# Moving to Puerto Morelos



## MRG18047 (Aug 28, 2015)

I am moving to Puerto Morelos, Mexico in May and would like to get feed back on the area, recommendations, positives, negatives and other advice that anyone would feel is important. I am familiar with the area from Cancun to Tulum having been there over 15 times in the past 10 years. Thank you in advance.


----------



## RTL44 (Nov 26, 2013)

MRG18047 said:


> I am moving to Puerto Morelos, Mexico in May and would like to get feed back on the area, recommendations, positives, negatives and other advice that anyone would feel is important. I am familiar with the area from Cancun to Tulum having been there over 15 times in the past 10 years. Thank you in advance.


Since you say you are familiar with the area, I don't really know specifically what you are asking, but I'll throw a few ideas and questions out there for you.

Have you decided what your budget will be for housing? Are you renting or buying? Do you want to be on the beach or more in town? Do you plan to buy a car? 

I can recommend the Chedraui in PM. It is good and convenient to residents of PM.

Some of the things I like about PM are that it still has some charm - unlike Play Del Carmen that has pretty much sold out to shopping malls and resorts while destroying the small town charm it once had. It would be nice to see PM hold on to some of its charm, but when it comes to $$, nothing is guaranteed.

The location is great - you would be convenient to just about anything in Cancun or Playa (and beyond).

Having said all of that, I would recommend trying a short term rental first to immerse yourself and see what you like and dislike before making a more permanent decision. 

No matter what - THINGS CAN BE DIFFERENT AND WILL TAKE LONGER than in Houston. Try to accept and embrace that because you certainly won't change it.


----------



## bluenoser55 (Feb 2, 2009)

MRG18047 said:


> I am moving to Puerto Morelos, Mexico in May and would like to get feed back on the area, recommendations, positives, negatives and other advice that anyone would feel is important.
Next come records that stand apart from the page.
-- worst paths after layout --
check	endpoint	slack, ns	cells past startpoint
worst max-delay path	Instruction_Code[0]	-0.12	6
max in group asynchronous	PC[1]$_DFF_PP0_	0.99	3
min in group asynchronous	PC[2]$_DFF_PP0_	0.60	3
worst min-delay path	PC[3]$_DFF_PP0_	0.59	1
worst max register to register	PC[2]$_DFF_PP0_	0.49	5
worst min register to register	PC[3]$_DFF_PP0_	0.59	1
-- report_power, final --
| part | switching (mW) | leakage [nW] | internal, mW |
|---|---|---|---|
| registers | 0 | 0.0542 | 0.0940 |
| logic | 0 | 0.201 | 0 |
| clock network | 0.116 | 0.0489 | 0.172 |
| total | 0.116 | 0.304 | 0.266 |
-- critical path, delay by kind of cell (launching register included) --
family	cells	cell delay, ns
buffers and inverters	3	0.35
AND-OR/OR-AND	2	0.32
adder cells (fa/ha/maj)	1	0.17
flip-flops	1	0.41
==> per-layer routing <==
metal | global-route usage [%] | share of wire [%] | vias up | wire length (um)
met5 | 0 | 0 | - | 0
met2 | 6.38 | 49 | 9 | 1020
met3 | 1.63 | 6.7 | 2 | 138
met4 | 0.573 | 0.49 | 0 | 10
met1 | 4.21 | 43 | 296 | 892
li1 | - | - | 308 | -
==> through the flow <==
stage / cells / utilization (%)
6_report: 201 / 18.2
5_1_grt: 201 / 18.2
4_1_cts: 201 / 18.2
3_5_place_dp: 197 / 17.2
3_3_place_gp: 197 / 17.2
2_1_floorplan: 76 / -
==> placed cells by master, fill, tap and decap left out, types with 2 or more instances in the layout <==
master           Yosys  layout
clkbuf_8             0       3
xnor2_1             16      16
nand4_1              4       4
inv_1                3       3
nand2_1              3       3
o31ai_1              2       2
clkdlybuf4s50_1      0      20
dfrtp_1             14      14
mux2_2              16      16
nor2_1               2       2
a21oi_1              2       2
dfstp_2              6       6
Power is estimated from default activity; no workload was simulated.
===== ./run.sh =====
#!/bin/bash
# OpenROAD 26Q1-2900-gdf79404cd8, Yosys 0.63+post, stock flow scripts
make -C /OpenROAD-flow-scripts/flow DESIGN_CONFIG=/design/flow/config.mk WORK_HOME=/design/flow/orfs finish

===== ./config.mk =====
export PLATFORM = sky130hd
export DESIGN_NAME = hvac
export DESIGN_NICKNAME = hvac
export VERILOG_FILES = /design/flow/design.v
export SDC_FILE = /design/flow/constraint.sdc
export NUM_CORES = 4
export LEC_CHECK = 1
export CORE_AREA = 10 10 70 70
export DIE_AREA = 0 0 80 80

===== ./constraint.sdc =====
current_design hvac

set clk_period 5.5
set clk_io_pct 0.2

create_clock -name clk0 -period $clk_period

set non_clock_inputs [all_inputs -no_clocks]
set_input_delay [expr $clk_period * $clk_io_pct] -clock clk0 $non_clock_inputs
set_output_delay [expr $clk_period * $clk_io_pct] -clock clk0 [all_outputs]

===== ./design.v =====
module hvac (
    input [7:0] dtemp,   
    input [7:0] atemp,   
    output reg [1:0] speed,   
    output reg heat,   
    output reg cool,   
    output reg idle    
);
    reg signed [7:0] dsigned;
    reg signed [7:0] asigned;
    reg signed [7:0] difference;
    always @ (dtemp, atemp) begin
        dsigned = dtemp;
        asigned = atemp;
        difference = asigned - dsigned;
        if (difference < -9) begin
            speed = 2'b11;
            heat = 1'b1;
            cool = 1'b0;
            idle = 1'b0;
        end
        else if (difference < -5) begin
            speed = 2'b10;
            heat = 1'b1;
            cool = 1'b0;
            idle = 1'b0;
        end
        else if (difference < -2) begin
            speed = 2'b01;
            heat = 1'b1;
            cool = 1'b0;
            idle = 1'b0;
        end
        else if (difference <= 2) begin
            speed = 2'b00;
            heat = 1'b0;
            cool = 1'b0;
            idle = 1'b1;
        end
        else if (difference <= 5) begin
            speed = 2'b01;
            heat = 1'b0;
            cool = 1'b1;
            idle = 1'b0;
        end
        else if (difference <= 9) begin
            speed = 2'b10;
            heat = 1'b0;
            cool = 1'b1;
            idle = 1'b0;
        end
        else begin
            speed = 2'b11;
            heat = 1'b0;
            cool = 1'b1;
            idle = 1'b0;
        end
    end
endmodule

==> results.txt <==
impl run done, here's what came out: First-pass DRT Iterations=3, number of global-route vias before repair=515, Post-Place Cells=136, setup violators final=0, IO Count=21, Crit path buffers/inverters=3, Seq cells=0, worst hold path class=input pin to primary output, Synth Area per Inst=6.93 µm², cell family with the largest share of critical-path delay=buffers and inverters, Layout Cells excl Fill=136, Die Height=80 µm, Max VDD drop=43.1 µV, first-pass GRT wire length=2.08 mm, Final Core Density=0.218, drt via density=3.76, cell type with the largest total area=ha_1, pwr/cell area=117 nW/µm², mux share=0.0236, Yosys cell types=27, adder-cell share of the synthesized area=0.225, Critical Path Most Common Cell=clkdlybuf4s50_1, Wirelength per Cell=8.79 µm, outcome=complete, no violations, Max-area cell share=0.183, area fraction in compound gates=0.275, Critical Path AT=3740 ps, Max transition margin=0.728, P_leak=0.000314 µW, Cell area leaders=ha_1 18%, xnor2_1 9.2%, nor2_1 8.6%, pin count of the biggest net entering global routing=7, CTS Hold Bufs=0, Die ar.=6400 µm², kind of critical path=input pin to primary output, PortBufs=21, Die W=80 µm, Critical Path Max Stage Delay=460 ps, tool warning count=32, final period utilization=0.880, # diodes=0, Post-Synthesis Cells=69, CP Data Required Time=4400 ps, Chip Area, Yosys=478 µm², Routed Wire Length=1.20 mm, number of clock-tree buffers in the layout=0, Max Freq=0.207 GHz, XORs/XNORs by Area=0.165, most common cell after layout, fill and taps aside=clkdlybuf4s50_1, min cycle time layout=4840 ps, Yosys Instances=69, RSZ-0062 raised after global routing=false, Fin Hold WS=3490 ps, Vias=512, register area share after synthesis=0, slowest CP cell=clkdlybuf4s50_1, Dominant comb cell=AND-OR/OR-AND gates, Post-DRT Antenna Nets=0, core footprint=3420 µm², Resize count post-CTS=0, Post-CTS Repair Setup Buffers=0, final weighted congestion in routability-driven placement=0.796, GR Overflow Total=0, simple share=0.233, most frequent cells in the layout=21 x clkdlybuf4s50_1, 11 x nor2_1, 10 x inv_1, Flop area=0 µm², Area growth syn-to-layout=56.0%, DRC=0, critical path endpoint category=primary output, dpl hpwl=1.09 mm, Sum Neg Setup Slack=0 ps, GRT Util Overall=0.0372, maxcap violations=0, CP max FO=5, share of layout cells above drive strength 1=0.0667, worst-path cell chain=clkdlybuf4s50_1 > inv_1 > ha_1 > o21ai_2 > a21oi_2 > or4_1 > a211o_1 > nor2_1 > mux2_1 > clkdlybuf4s50_1, Least-Margin Pin Slew=407 ps, Final Power=87.5 µW, initial antenna violation count=0, Critical Path Source Type=input pin, Slew Viols, Final=0, synthesized area=478 µm², Synthesis Warnings=1, # rows=21, Initial Util=0.140, Hold Violations, Final=0, DRT iter0 DRCs=11
==> where the power goes <==
part / internal (µW) / switching, µW / leakage [µW]
Clock: 0 / 0 / 0
Combinational: 46.6 / 40.9 / 0.000314
Sequential: 0 / 0 / 0
Total: 46.6 / 40.9 / 0.000314
==> final cells by class <==
cell class                 instances  area (µm²)
tap                               46        57.6
multi-input combinational         59         440
timing repair buffer              21         210
inverter                          10        37.5
fill                             388        2670
==> path summary, 6_finish.rpt <==
| kind | cells past startpoint | startpoint | to | slack [ps] |
|---|---|---|---|---|
| max | 10 | dtemp[2] | idle | 660 |
| min | 5 | dtemp[7] | cool | 3490 |
==> kinds of logic (layout without fill, tap and decap cells) <==
family	count (synthesis)	in the layout
adder cells (fa/ha/maj)	8	8
buffers and inverters	10	31
XOR/XNOR	9	9
AND/OR/NAND/NOR	23	23
multiplexers	1	1
AND-OR/OR-AND	18	18
==> stage by stage <==
step,area [µm²],setup WS [ps]
4_1_cts,746,639
3_5_place_dp,746,655
3_3_place_gp,746,661
6_report,746,660
2_1_floorplan,478,1750
5_1_grt,746,480
==> cell usage after synthesis (2+ instances only) <==
master,count
nand2b_1,2
xnor2_1,5
nor2_1,11
xor2_1,4
a21oi_1,5
nor3_1,2
ha_1,7
inv_1,10
o21ai_0,3
nand2_1,3
==> layer usage <==
metal	vias up	share of wire	track usage	wire, µm
met2	11	0.46	0.0690	552
met1	218	0.50	0.0471	600
met4	0	0	0	0
met5	-	0	0	0
met3	0	0.037	0.00455	44
li1	283	-	-	-
Power figures rest on the tool's default switching activity, not on a simulated workload.
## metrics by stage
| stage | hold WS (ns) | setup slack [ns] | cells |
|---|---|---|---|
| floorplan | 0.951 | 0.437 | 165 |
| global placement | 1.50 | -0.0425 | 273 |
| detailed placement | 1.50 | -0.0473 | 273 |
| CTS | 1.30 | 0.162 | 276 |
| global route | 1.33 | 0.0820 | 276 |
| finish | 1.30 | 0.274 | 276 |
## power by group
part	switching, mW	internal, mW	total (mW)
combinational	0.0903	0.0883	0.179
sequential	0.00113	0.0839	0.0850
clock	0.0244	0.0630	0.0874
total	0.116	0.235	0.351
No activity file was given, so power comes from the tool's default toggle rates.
===== flow/config.mk =====
export PLATFORM = sky130hd
export DESIGN_NAME = exe_unit_w1_rtl
export DESIGN_NICKNAME = exe_unit_w1_rtl
export VERILOG_FILES = /design/flow/design.v
export SDC_FILE = /design/flow/constraint.sdc
export NUM_CORES = 4
export LEC_CHECK = 1
export CORE_AREA = 10 10 76 76
export DIE_AREA = 0 0 86 86

===== flow/constraint.sdc =====
current_design exe_unit_w1_rtl

set clk_period 4.5
set clk_io_pct 0.2

create_clock -name clk0 -period $clk_period [get_ports {i_clk}]

set non_clock_inputs [all_inputs -no_clocks]
set_input_delay [expr $clk_period * $clk_io_pct] -clock clk0 $non_clock_inputs
set_output_delay [expr $clk_period * $clk_io_pct] -clock clk0 [all_outputs]
==> design/flow/run.sh <==
#!/bin/bash
# OpenROAD 26Q1-2900-gdf79404cd8, Yosys 0.63+post, stock flow scripts
make -C /OpenROAD-flow-scripts/flow DESIGN_CONFIG=/design/flow/config.mk WORK_HOME=/design/flow/orfs finish
==> design/flow/config.mk <==
export PLATFORM = sky130hd
export DESIGN_NAME = DataMemory
export DESIGN_NICKNAME = DataMemory
export VERILOG_FILES = /design/flow/design.v
export SDC_FILE = /design/flow/constraint.sdc
export NUM_CORES = 4
export LEC_CHECK = 1
export CORE_UTILIZATION = 30
export SYNTH_MEMORY_MAX_BITS = 65536
==> design/flow/constraint.sdc <==
current_design DataMemory

set clk_period 33.5
set clk_io_pct 0.2

create_clock -name clk0 -period $clk_period [get_ports {clk}]

set non_clock_inputs [all_inputs -no_clocks]
set_input_delay [expr $clk_period * $clk_io_pct] -clock clk0 $non_clock_inputs
set_output_delay [expr $clk_period * $clk_io_pct] -clock clk0 [all_outputs]
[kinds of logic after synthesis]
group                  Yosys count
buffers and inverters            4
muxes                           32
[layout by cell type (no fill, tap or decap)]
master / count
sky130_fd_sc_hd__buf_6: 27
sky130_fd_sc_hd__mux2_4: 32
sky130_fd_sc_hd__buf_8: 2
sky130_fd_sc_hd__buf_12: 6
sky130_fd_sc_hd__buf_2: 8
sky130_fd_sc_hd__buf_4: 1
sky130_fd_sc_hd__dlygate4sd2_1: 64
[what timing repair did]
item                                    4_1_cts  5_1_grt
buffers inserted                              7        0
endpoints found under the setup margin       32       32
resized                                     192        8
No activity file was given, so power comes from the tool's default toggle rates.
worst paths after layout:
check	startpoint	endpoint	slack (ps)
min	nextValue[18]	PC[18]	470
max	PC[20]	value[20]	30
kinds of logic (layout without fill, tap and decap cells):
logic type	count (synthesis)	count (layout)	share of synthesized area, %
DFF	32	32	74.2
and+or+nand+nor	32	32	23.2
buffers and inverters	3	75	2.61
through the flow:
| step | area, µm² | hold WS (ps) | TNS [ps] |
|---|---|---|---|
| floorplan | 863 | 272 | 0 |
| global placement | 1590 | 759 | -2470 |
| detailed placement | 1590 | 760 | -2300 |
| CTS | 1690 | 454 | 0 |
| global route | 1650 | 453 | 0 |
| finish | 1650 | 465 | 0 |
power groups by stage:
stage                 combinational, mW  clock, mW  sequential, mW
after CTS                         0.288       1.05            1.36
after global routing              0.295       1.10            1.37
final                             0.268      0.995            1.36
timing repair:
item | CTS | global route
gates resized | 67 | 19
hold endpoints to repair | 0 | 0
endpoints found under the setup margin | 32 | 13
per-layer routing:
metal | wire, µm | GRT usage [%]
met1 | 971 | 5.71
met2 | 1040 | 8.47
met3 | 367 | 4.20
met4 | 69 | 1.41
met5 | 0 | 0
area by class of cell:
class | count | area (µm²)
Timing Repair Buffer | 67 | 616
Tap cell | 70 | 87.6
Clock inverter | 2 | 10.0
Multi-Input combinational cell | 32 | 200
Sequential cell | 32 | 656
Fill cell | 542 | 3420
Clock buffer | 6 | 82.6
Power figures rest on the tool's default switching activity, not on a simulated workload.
<file path="run.sh">
#!/bin/bash
# OpenROAD 26Q1-2900-gdf79404cd8, Yosys 0.63+post, stock flow scripts
make -C /OpenROAD-flow-scripts/flow DESIGN_CONFIG=/design/flow/config.mk WORK_HOME=/design/flow/orfs finish
</file>
<file path="config.mk">
export PLATFORM = sky130hd
export DESIGN_NAME = RegisterFile
export DESIGN_NICKNAME = RegisterFile
export VERILOG_FILES = /design/flow/design.v
export SDC_FILE = /design/flow/constraint.sdc
export NUM_CORES = 4
export LEC_CHECK = 1
export CORE_UTILIZATION = 40
</file>
<file path="constraint.sdc">
current_design RegisterFile

set clk_period 8.8
set clk_io_pct 0.2

create_clock -name clk0 -period $clk_period [get_ports {Clk}]

set non_clock_inputs [all_inputs -no_clocks]
set_input_delay [expr $clk_period * $clk_io_pct] -clock clk0 $non_clock_inputs
set_output_delay [expr $clk_period * $clk_io_pct] -clock clk0 [all_outputs]
</file>
<file path="design.v">
`timescale 1ns / 1ps
module RegisterFile(BusA, BusB, BusW, RA, RB, RW, RegWr, Clk);  
output [31:0] BusA;  
output [31:0] BusB;  
input [31:0] BusW;  
input [4:0] RA;  
input [4:0] RB;  
input [4:0] RW;  
input RegWr;  
input Clk;  
integer i;
reg [31:0] registers [31:0];  
initial begin
for (i = 0; i <32; i = i + 1)
	registers[i] = 0;
end
assign BusA = (RA==0) ? 0:registers[RA];  
assign BusB = (RB==0) ? 0:registers[RB];  
always @ (negedge Clk) begin  
	if(RegWr & RW>0) 
		registers[RW] <= BusW;  
end
endmodule  
</file>
==> flow_summary.yaml <==
# physical design summary
sta:
  setup_viol: 1
  final.setup.worst_slack_ps: -16.71
  worst_pin_slew_ps: 1093
  drv_slew: 0
  final-hold-violation-count: 0
  hold_slack_ps: 4404
  rsz0062_at_grt: "yes"
  max_slew_margin_pct: 26.98
setup_path:
  crit_type: "flop to output port"
  required_ps: 7040
  path_max_fanout: 2
  startpoint_type: "flop"
  cp-end-kind: "output port"
  worstPathArrival_ps: 7060
detailed_routing:
  drt_iter0_drc: 1631
  drcViolationCount: 0
  vias: 29750
  avgRoutedWirePerCell_um: 28.99
  first_pass_iters: 5
  ant_nets: 0
  postRouteWirelength_mm: 149.6
  via_per_inst: 5.765
floorplan:
  dieHeight_um: 344.8
  io_pins: 113
  chipArea_mm2: 0.1189
  core_area_mm2: 0.1164
  rows: 125
  initCoreUtil_pct: 40.39
  die-width_um: 344.8
placed_design:
  pre_cts_ws_ps: 226.3
  hpwl_mm: 86.19
  place_inst: 3920
  io_buffer_count: 112
  routabilityCongestion: 0.8766
clock_tree:
  htree_levels: 3
  cts_buffers: 113
  path_clk_slew_ps: 40
  tritoncts: "built"
  clockBufferDepth: 3
  clk_root_buffer_cell: "clkbuf_16"
  clkSinkCount: 1024
logic_synthesis:
  common_cells: "1024 x edfxtp_1, 471 x mux4_2, 146 x mux2i_1"
  ys_ff: 1024
  netlist_area_mm2: 0.04700
  yosys_warnings: 1
  syn_area_per_cell_um2: 20.60
  yosys.cell_count.top_type: "edfxtp_1"
  yosysTopAreaCell: "edfxtp_1"
  yosys_area_mm2: 0.04700
  edf_count: 1024
  syn-instance-count: 2281
  ys_types: 36
  yosys_cells: 2281
  area_leaders: "edfxtp_1 65%, mux4_2 23%, mux2i_1 3.1%"
  synth_seq_share_pct: 65.43
  top_area_share_pct: 65.43
  async_flop_share_pct: 0
  ff_type: "edfxtp_1"
layout:
  nFillCells: 8878
  final_cells: 5160
  largest_reg_flops: 1024
  syn2layout_area_growth_pct: 27.96
  regMostFlops: "registers"
  reg.largest.list: "registers: 1024 flops"
  drive_gt1_share_pct: 29.23
job:
  maxCapViolations: 0
  warnings: 1029
global_routing:
  antenna_found_initial: 5
  track_usage_pct: 28.20
  grt_pass1_vias: 35460
  grt_max_degree: 97
  grt_pass1_wl_mm: 214.7
  grt-ovfl-total: 0
run_status:
  status: "finished, violations left"
  failed_checks: "setup timing"
pwr:
  power.density_mw_per_mm2: 218.8
  leakage_nw: 23.34
  ir_worst_vdd_uv: 176.5
hold_path:
  hold-path-endpoint: "BusB[24]"
  hp-start: "RB[1]"
  hold_class: "input pin to output port"
  worstHoldPathCells: 4
-- metal layers --
layer / vias to the layer above / part of all wire, % / routed length (um) / GRT usage (%)
met5: - / 0.13 / 188 / 3.526
met4: 10 / 4.1 / 6081 / 13.19
met3: 366 / 20 / 29330 / 26.63
met2: 2423 / 47 / 70390 / 39.17
met1: 14340 / 29 / 43630 / 27.68
li1: 12610 / - / - / -
-- layout by cell type (no fill, tap or decap), drive strengths merged, types with 7 or more instances in the layout --
cell type and n:
inv 1069, o22ai 83, a2111oi 32, clkbuf 118, mux4 471, nor3 55
dlymetal6s2s 11, a22o 51, nor2 37, buf 187, conb 32, a211oi 36
clkdlybuf4s15 13, edfxtp 1024, a22oi 12, clkdlybuf4s50 44, nand2 9, mux2 37
mux2i 146, o221ai 29, nand3b 7, nor2b 16, bufinv 18, clkinvlp 22
dlygate4sd2 24
-- cell families (layout without fill, tap and decap cells) --
group	count (synthesis)	after routing	synth area share, %
buffers and inverters	191	1512	2.098
other	1	35	0.007979
DFF	1024	1024	65.43
AOI/OAI and AO/OA	259	259	4.212
muxes	654	654	26.57
and+or+nand+nor	152	152	1.688
-- final cells by class --
class | count | area (um2) | area share, %
well taps | 1524 | 1907 | 3.171
multi-input cells | 1097 | 16990 | 28.26
clock buffers | 113 | 2828 | 4.702
repair buffers | 284 | 2845 | 4.731
inverters | 1 | 3.754 | 0.006242
clock inverters | 1114 | 4806 | 7.991
flip-flops and latches | 1024 | 30750 | 51.13
diodes | 3 | 7.507 | 0.01248
-- power breakdown --
| group | switching [mW] | internal, mW |
|---|---|---|
| logic | 0.592 | 0.467 |
| clock network | 3.10 | 3.48 |
| registers | 0.0297 | 5.49 |
-- worst max path at each step --
stage / from / to / cells after the start
5_1_grt: registers[26][20] / BusA[20] / 6
6_report: registers[26][20] / BusA[20] / 6
4_1_cts: registers[29][12] / BusA[12] / 6
-- critical path: stages, from the launching register on --
cell and delay, ps:
edfxtp_1 380, mux4_2 480, mux2i_2 190, a32o_2 200, nor4_2 60, buf_4 200, clkdlybuf4s50_1 440
-- repair_timing --
| item | in CTS | in global routing |
|---|---|---|
| pin swaps | 68 | 29 |
| endpoints found under the hold margin | 0 | 0 |
| resized | 269 | 70 |
| setup buffers | 8 | 11 |
| hold buffers | 0 | 0 |
| setup endpoints to repair | 62 | 43 |
-- stage by stage --
| step | utilization, % | total power, mW | setup TNS (ps) | area (um2) |
|---|---|---|---|---|
| floorplan | - | 6.791 | 0 | 47110 |
| global placement | 43.95 | 7.226 | 0 | 51150 |
| detailed placement | 43.95 | 7.241 | 0 | 51150 |
| CTS | 51.38 | 13.32 | -1307 | 59790 |
| global route | 51.68 | 13.94 | -225.6 | 60130 |
| finish | 51.68 | 13.16 | -16.71 | 60140 |
No activity file was given, so power comes from the tool's default toggle rates.
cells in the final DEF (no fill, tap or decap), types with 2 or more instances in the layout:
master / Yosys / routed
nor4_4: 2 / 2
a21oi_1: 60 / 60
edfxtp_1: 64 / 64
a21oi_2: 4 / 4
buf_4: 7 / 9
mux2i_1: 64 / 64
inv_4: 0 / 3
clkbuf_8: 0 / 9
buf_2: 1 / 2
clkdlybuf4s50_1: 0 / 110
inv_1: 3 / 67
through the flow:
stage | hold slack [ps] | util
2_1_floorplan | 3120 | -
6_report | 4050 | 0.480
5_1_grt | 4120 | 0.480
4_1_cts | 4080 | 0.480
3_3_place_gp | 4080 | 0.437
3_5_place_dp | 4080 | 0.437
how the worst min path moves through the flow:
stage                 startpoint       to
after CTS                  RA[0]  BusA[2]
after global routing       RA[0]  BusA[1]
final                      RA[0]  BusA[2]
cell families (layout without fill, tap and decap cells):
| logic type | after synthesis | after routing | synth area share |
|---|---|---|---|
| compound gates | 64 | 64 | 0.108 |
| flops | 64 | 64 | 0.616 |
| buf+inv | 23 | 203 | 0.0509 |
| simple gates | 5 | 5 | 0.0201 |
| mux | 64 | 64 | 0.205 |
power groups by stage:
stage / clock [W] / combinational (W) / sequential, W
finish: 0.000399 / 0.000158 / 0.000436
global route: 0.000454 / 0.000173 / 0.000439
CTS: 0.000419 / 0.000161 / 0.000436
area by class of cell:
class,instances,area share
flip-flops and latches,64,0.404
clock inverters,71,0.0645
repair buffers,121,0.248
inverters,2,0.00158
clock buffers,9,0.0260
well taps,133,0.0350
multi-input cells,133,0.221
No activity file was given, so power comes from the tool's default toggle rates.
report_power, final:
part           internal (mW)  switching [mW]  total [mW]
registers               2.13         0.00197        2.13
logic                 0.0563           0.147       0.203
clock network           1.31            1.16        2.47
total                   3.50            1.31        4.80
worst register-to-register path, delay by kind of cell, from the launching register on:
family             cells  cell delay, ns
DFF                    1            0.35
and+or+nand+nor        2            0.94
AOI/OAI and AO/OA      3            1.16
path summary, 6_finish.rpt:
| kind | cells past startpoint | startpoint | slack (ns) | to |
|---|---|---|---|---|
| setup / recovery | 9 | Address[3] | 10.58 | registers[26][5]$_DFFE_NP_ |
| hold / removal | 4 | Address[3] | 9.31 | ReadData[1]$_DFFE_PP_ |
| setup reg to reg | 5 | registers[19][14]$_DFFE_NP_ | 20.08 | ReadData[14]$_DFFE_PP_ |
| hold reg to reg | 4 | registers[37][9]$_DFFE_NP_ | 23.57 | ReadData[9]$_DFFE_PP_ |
I am familiar with the area from Cancun to Tulum having been there over 15 times in the past 10 years. Thank you in advance.


I am very familiar with Puerto Morelos, I spend 2 months there and have for the last 10 years.
There is a very active expat community and they are always most helpful. There is a Friends of Puerto Morelos facebook page that will answer any questions you may have.
Will you be in the Colonia or beach side?
There are many excellent restaurants, the people are very friendly and it still has kept it's charm as a small Mexican community.
The biggest drawback in my view is that rentals are expensive and to purchase property is also expensive.
There are good Dr.s and dentists readily available.
I have travelled throughout Mexico for the last 30 years and without question it would be my first choice for retirement. One word of caution; if you hope to work there illegally it is not a good plan. Quite often the authorities round up illegal workers and send them home.
Obviously you should be able to speak Spanish when in Mexico but you can manage without a high proficiency whilst in Peurto.


----------